McPhee holding steady

Water users have not been left high and dry this summer, says Mike Preston, general manager of the Dolores Water Conservancy District.

“We’re going to meet all allocations this year, in terms of our obligations,” he said. “We filled the reservoir this spring.”

The district oversees McPhee Reservoir, which serves farms north of Cortez, to Yellow Jacket and Dove Creek along the Highway 491 corridor, as well as Ute Mountain Farm and Ranch Enterprise. The reservoir also supplies municipal water to Cortez, Towaoc and Dove Creek.

“Those are first priority. Municipal water supplies don’t get shorted,” Preston said.

Inflows to the reservoir between the key period of April through July stood at 260,000 acre-feet. The 30-year average is 320,000 acre-feet for the period, so this year, McPhee is at 81 percent of average in terms of the amount of water that came in.

That was enough to fill the reservoir, and release about 58,000 acre-feet downriver for rafting and ecological work, Preston said.

“The reservoir was full, and we were spilling until June 25. We had a late start to the irrigation season, so we were able to keep the reservoir full,” he said.

The 260,000 acre-feet surpassed the 235,000 forecast for the period in May. Storms at the end of that month boosted the water supply, though, Preston said.

“What really turned this from what could have been a low spill year … was those late storms that we got in the month of May. Otherwise, it could have been touch and go as far as filling the reservoir.”

The conservancy district plans a few years in advance, always trying to carry over as much water as possible from year to year — sort of a “non-rainy-day” fund.

“We started out in pretty decent shape even before the runoff, because we’ve been carrying water from previous years,” Preston said. “This year, we didn’t even have to start using the reservoir storage until the latter part of June. … But an 81-percent year without that kind of storage could have been a problem.”

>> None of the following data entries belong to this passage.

Source: an optimization exercise on an open RTL-to-GDS flow (aim: small area and a short achievable clock period). Production flows keep margins and buffers that such runs may drop. Power is estimated from default activity; no workload was simulated.

==> run a: inputs <==
==> flow/design.v <==
`timescale 1ns/100ps
`default_nettype none
package fc8_pkg;
    localparam logic [15:0] RAM_BASE  = 16'h0000;
    localparam logic [15:0] RAM_LIMIT = 16'h7FFF;
    localparam logic [15:0] SFR_BASE  = 16'h8000;
    localparam logic [15:0] SFR_LIMIT = 16'h80FF;
    localparam logic [7:0] OPEN_BUS_VALUE = 8'hFF;    
    localparam logic [7:0] SFR_INT_ENABLE     = 8'h00;
    localparam logic [7:0] SFR_INT_STATUS     = 8'h01;
    localparam logic [7:0] SFR_TIMER_CTRL     = 8'h02;
    localparam logic [7:0] SFR_GAMEPAD1       = 8'h03;
    localparam logic [7:0] SFR_GAMEPAD2       = 8'h04;
    localparam logic [7:0] SFR_GAMEPAD_STATUS = 8'h05;
    localparam logic [7:0] SFR_FRAME_COUNT    = 8'h06;
    localparam int INT_BIT_VBLANK = 0;
    localparam int INT_BIT_TIMER  = 1;
    localparam int TIMER_ENABLE_BIT = 7;
    localparam int PRESCALE_BASE = 4;
endpackage
`default_nettype wire
`timescale 1ns/100ps
`default_nettype none
module fc8_frame_timer #(
    parameter int FRAME_CYCLES = 1000
) (
    input  wire   master_clk,
    input  wire   master_rst_n,
    output logic  new_frame
);
    localparam int CNT_W = (FRAME_CYCLES > 1) ? $clog2(FRAME_CYCLES) : 1;
    logic [CNT_W-1:0] frame_cnt;
    logic             frame_end;
    assign frame_end = (frame_cnt == CNT_W'(FRAME_CYCLES - 1));
    always_ff @(posedge master_clk or negedge master_rst_n) begin
        if (!master_rst_n) begin
            frame_cnt <= '0;
            new_frame <= 1'b0;
        end else begin
            new_frame <= frame_end;      
            if (frame_end) begin
                frame_cnt <= '0;
            end else begin
                frame_cnt <= frame_cnt + 1'b1;
            end
        end
    end
endmodule
`default_nettype wire
`timescale 1ns/100ps
`default_nettype none
import fc8_pkg::*;
module fc8_interrupt_controller (
    input  wire         master_clk,
    input  wire         master_rst_n,
    input  wire         new_frame,
    input  wire [1:0]   int_enable,
    input  wire [1:0]   int_enable_nxt,   
    input  wire         timer_enable,
    input  logic [3:0]  timer_prescale,
    input  wire         prescale_chg,    
    input  wire [1:0]   clear_pending,
    output logic [1:0]  pending,
    output logic        nmi_req,
    output logic        irq_req
);
    localparam int TIMER_W = PRESCALE_BASE + 2 ** $bits(timer_prescale) - 1;
    logic [TIMER_W-1:0] timer_cnt;
    logic [TIMER_W-1:0] low_mask;        
    logic               timer_tick;
    logic [1:0]         event_set;
    logic [1:0]         pending_nxt;
    assign low_mask   = ~({TIMER_W{1'b1}} << (PRESCALE_BASE + timer_prescale));
    assign timer_tick = timer_enable && !prescale_chg && (&(timer_cnt | ~low_mask));
    always_ff @(posedge master_clk or negedge master_rst_n) begin
        if (!master_rst_n) begin
            timer_cnt <= '0;
        end else begin
            if (!timer_enable || prescale_chg || timer_tick) begin
                timer_cnt <= '0;     
            end else begin
                timer_cnt <= timer_cnt + 1'b1;
            end
        end
    end
    always_comb begin
        event_set                 = '0;
        event_set[INT_BIT_VBLANK] = new_frame;
        event_set[INT_BIT_TIMER]  = timer_tick;
    end
    assign pending_nxt = event_set | (pending & ~clear_pending);
    always_ff @(posedge master_clk or negedge master_rst_n) begin
        if (!master_rst_n) begin
            pending <= '0;
            nmi_req <= 1'b0;
            irq_req <= 1'b0;
        end else begin
            pending <= pending_nxt;
            nmi_req <= pending_nxt[INT_BIT_VBLANK] & int_enable_nxt[INT_BIT_VBLANK];
            irq_req <= pending_nxt[INT_BIT_TIMER]  & int_enable_nxt[INT_BIT_TIMER];
        end
    end
endmodule
`default_nettype wire
`timescale 1ns/100ps
`default_nettype none
import fc8_pkg::*;
module fc8_sfr_block (
    input  wire          master_clk,
    input  wire          master_rst_n,
    input  logic [7:0]   sfr_offset,
    input  logic [7:0]   sfr_wdata,
    input  wire          sfr_wr,
    output logic [7:0]   sfr_value,      
    input  logic [7:0]   gamepad1_data,
    input  logic [7:0]   gamepad2_data,
    input  wire          gamepad1_connected,
    input  wire          gamepad2_connected,
    input  wire [1:0]    pending,
    input  wire          new_frame,
    output logic [1:0]   int_enable,
    output logic [1:0]   int_enable_nxt,
    output logic         timer_enable,
    output logic         prescale_chg,
    output logic [3:0]   timer_prescale,
    output logic [1:0]   clear_pending
);
    logic [7:0] frame_count;
    always_comb begin
        clear_pending = '0;
        if (sfr_wr && sfr_offset == SFR_INT_STATUS) begin
            clear_pending[INT_BIT_VBLANK] = sfr_wdata[INT_BIT_VBLANK];
            clear_pending[INT_BIT_TIMER]  = sfr_wdata[INT_BIT_TIMER];
        end
    end
    logic ie_wr;
    logic tc_wr;
    assign ie_wr = sfr_wr && sfr_offset == SFR_INT_ENABLE;
    assign tc_wr = sfr_wr && sfr_offset == SFR_TIMER_CTRL;
    always_comb begin
        int_enable_nxt = int_enable;
        if (ie_wr) begin
            int_enable_nxt[INT_BIT_VBLANK] = sfr_wdata[INT_BIT_VBLANK];
            int_enable_nxt[INT_BIT_TIMER]  = sfr_wdata[INT_BIT_TIMER];
        end
    end
    always_ff @(posedge master_clk or negedge master_rst_n) begin
        if (!master_rst_n) begin
            prescale_chg <= 1'b0;
        end else begin
            prescale_chg <= tc_wr && (sfr_wdata[$bits(timer_prescale)-1:0] != timer_prescale);
        end
    end
    always_ff @(posedge master_clk or negedge master_rst_n) begin
        if (!master_rst_n) begin
            int_enable     <= '0;
            timer_enable   <= 1'b0;
            timer_prescale <= '0;
        end else if (sfr_wr) begin
            case (sfr_offset)
                SFR_INT_ENABLE: begin
                    int_enable[INT_BIT_VBLANK] <= sfr_wdata[INT_BIT_VBLANK];
                    int_enable[INT_BIT_TIMER]  <= sfr_wdata[INT_BIT_TIMER];
                end
                SFR_TIMER_CTRL: begin
                    timer_enable   <= sfr_wdata[TIMER_ENABLE_BIT];
                    timer_prescale <= sfr_wdata[$bits(timer_prescale)-1:0];
                end
                default: ;   
            endcase
        end
    end
    always_ff @(posedge master_clk or negedge master_rst_n) begin
        if (!master_rst_n) begin
            frame_count <= '0;
        end else if (new_frame) begin
            frame_count <= frame_count + 1'b1;
        end
    end
    always_comb begin
        sfr_value = '0;
        case (sfr_offset)
            SFR_INT_ENABLE:     sfr_value[1:0] = int_enable;
            SFR_INT_STATUS:     sfr_value[1:0] = pending;
            SFR_TIMER_CTRL: begin
                sfr_value[TIMER_ENABLE_BIT]          = timer_enable;
                sfr_value[$bits(timer_prescale)-1:0] = timer_prescale;
            end
            SFR_GAMEPAD1:       sfr_value = gamepad1_connected ? gamepad1_data : '0;
            SFR_GAMEPAD2:       sfr_value = gamepad2_connected ? gamepad2_data : '0;
            SFR_GAMEPAD_STATUS: sfr_value[1:0] = {gamepad2_connected, gamepad1_connected};
            SFR_FRAME_COUNT:    sfr_value = frame_count;
            default:            sfr_value = '0;
        endcase
    end
endmodule
`default_nettype wire
`timescale 1ns/100ps
`default_nettype none
module fc8_ram #(
    parameter int ROW_BITS = 6
) (
    input  wire          master_clk,
    input  logic [7:0]   ram_addr,
    input  logic [7:0]   ram_wdata,
    input  wire          ram_wr,
    input  wire          use_alt,        
    input  logic [7:0]   alt_value,
    output logic [7:0]   rd_value        
);
    localparam int COL_BITS = 8 - ROW_BITS;
    localparam int ROWS     = 2 ** ROW_BITS;
    localparam int COLS     = 2 ** COL_BITS;
    logic [ROWS-1:0] row_sel;            
    logic [COLS-1:0] col_sel;            
    logic [7:0]      col_val [COLS];     
    logic [7:0]      col_q   [COLS];
    logic [COLS-1:0] col_sel_q;
    assign row_sel = ROWS'(1) << ram_addr[7:COL_BITS];
    assign col_sel = COLS'(1) << ram_addr[COL_BITS-1:0];
    for (genvar c = 0; c < COLS; c++) begin : g_col
        logic [7:0] row_or [ROWS+1];
        assign row_or[0] = '0;
        for (genvar r = 0; r < ROWS; r++) begin : g_row
            logic [7:0] mem;
            always_ff @(posedge master_clk) begin
                if (ram_wr & row_sel[r] & col_sel[c]) mem <= ram_wdata;
            end
            assign row_or[r+1] = row_or[r] | (mem & {8{row_sel[r]}});
        end
        assign col_val[c] = row_or[ROWS];
    end
    always_ff @(posedge master_clk) begin
        col_sel_q <= use_alt ? COLS'(1) : col_sel;
        for (int c = 0; c < COLS; c++) begin
            col_q[c] <= (c == 0 && use_alt) ? alt_value : col_val[c];
        end
    end
    always_comb begin
        rd_value = '0;
        for (int c = 0; c < COLS; c++) rd_value = rd_value | (col_q[c] & {8{col_sel_q[c]}});
    end
endmodule
`default_nettype wire
`timescale 1ns/100ps
`default_nettype none
import fc8_pkg::*;
module fc8_mmu (
    input  wire          master_clk,
    input  wire          master_rst_n,
    input  logic [15:0]  addr,
    input  wire          rd_en,
    input  wire          wr_en,
    output logic [7:0]   rdata,
    output logic [7:0]   sfr_offset,
    output logic         sfr_wr,
    input  logic [7:0]   sfr_value,
    output logic [7:0]   ram_addr,
    output logic         ram_wr,
    output logic         use_alt,
    output logic [7:0]   alt_value,
    input  logic [7:0]   rd_value        
);
    logic in_ram;
    logic in_sfr;
    logic rd_q;          
    assign in_ram     = ~addr[15];
    assign in_sfr     = (addr[15:8] == 8'h80);
    assign sfr_offset = addr[7:0];
    assign sfr_wr     = wr_en & in_sfr;
    assign ram_addr   = addr[7:0];
    assign ram_wr     = wr_en & in_ram;
    assign use_alt    = ~in_ram;
    assign alt_value  = in_sfr ? sfr_value : OPEN_BUS_VALUE;
    always_ff @(posedge master_clk or negedge master_rst_n) begin
        if (!master_rst_n) begin
            rd_q  <= 1'b0;
            rdata <= '0;
        end else begin
            rd_q <= rd_en;
            if (rd_q) rdata <= rd_value;
        end
    end
endmodule
`default_nettype wire
`timescale 1ns/100ps
`default_nettype none
import fc8_pkg::*;
module fc8_system #(
    parameter int FRAME_CYCLES = 1000
) (
    input  wire    master_clk,
    input  wire    master_rst_n,
    input  logic [15:0]  addr,
    input  logic [7:0]  wdata,
    input  wire    rd_en,
    input  wire    wr_en,
    output logic [7:0]  rdata,
    input  logic [7:0]  gamepad1_data,
    input  logic [7:0]  gamepad2_data,
    input  wire    gamepad1_connected,
    input  wire    gamepad2_connected,
    output logic   nmi_req,
    output logic   irq_req
);
    logic [7:0]            ram_addr;
    logic                  ram_wr;
    logic                  use_alt;
    logic [7:0]            alt_value;
    logic [7:0]            rd_value;
    logic [7:0]            sfr_offset;
    logic [7:0]            sfr_value;
    logic                  sfr_wr;
    logic [1:0]            int_enable;
    logic [1:0]            int_enable_nxt;
    logic                  prescale_chg;
    logic                  timer_enable;
    logic [3:0]            timer_prescale;
    logic [1:0]            clear_pending;
    logic [1:0]            pending;
    logic                  new_frame;
    fc8_mmu u_mmu (
        .master_clk, .master_rst_n,
        .addr, .rd_en, .wr_en, .rdata,
        .sfr_offset, .sfr_wr, .sfr_value,
        .ram_addr, .ram_wr, .use_alt, .alt_value, .rd_value
    );
    fc8_ram u_ram (
        .master_clk,
        .ram_addr, .ram_wdata(wdata), .ram_wr, .use_alt, .alt_value, .rd_value
    );
    fc8_sfr_block u_sfr_block (
        .master_clk, .master_rst_n,
        .sfr_offset, .sfr_wdata(wdata), .sfr_wr, .sfr_value,
        .gamepad1_data, .gamepad2_data, .gamepad1_connected, .gamepad2_connected,
        .pending, .new_frame,
        .int_enable, .int_enable_nxt, .timer_enable, .prescale_chg, .timer_prescale,
        .clear_pending
    );
    fc8_interrupt_controller u_interrupt_controller (
        .master_clk, .master_rst_n,
        .new_frame, .int_enable, .int_enable_nxt, .timer_enable, .timer_prescale,
        .prescale_chg, .clear_pending,
        .pending, .nmi_req, .irq_req
    );
    fc8_frame_timer #(.FRAME_CYCLES(FRAME_CYCLES)) u_frame_timer (
        .master_clk, .master_rst_n,
        .new_frame
    );
endmodule
`default_nettype wire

Irrigated crops in the county appear to be holding on, according to information from the Colorado Agricultural Experiment Station/Southwestern Colorado Research Center in Yellow Jacket. Dryland crops are experiencing more difficulty.

“This year, it’s been pretty dry,” said researcher Abdel Berrada, who also noted May’s big rain helped.

“So far, we have about 6.8 inches (of water) from January to now. Normally, we’ll get close to 10 inches for a normal-year average. For the year, we are only about 42 percent of an average year.”

Winter wheat did “surprisingly well,” he said, though kernels were on the small side.

As for dryland beans, some fields are OK, Berrada said. Irrigated beans are doing fine — though farmers might have to continue irrigating, unlike last August, when rainfall was above average.

“We have to irrigate constantly. I’m not sure we’re keeping up with the demand,” Berrada said.

“The dryland crops, I’m sure, are not as high-yielding as they could be. The winter wheat was not bad, but spring wheat is being harvested now. Beans are probably low, and sunflowers – it’s too early to tell yet.”

Irrigated sunflowers, like irrigated beans, are doing better than their dryland counterparts, which Berrada said are “hanging in there.”

“We planted on fallow ground. It benefited from the moisture already in the ground. But it can badly use rain now.”

Without additional moisture, he expects an average harvest at best, and possibly below-average. “Everything is going fast, because we’ve had some warm weather and dry weather,” he said.

Although the first cutting of alfalfa had a lower yield than average, the quality is good and the prices “excellent,” Berrada added.

“We’re definitely dry,” agreed Andrus, “but we can limp along.”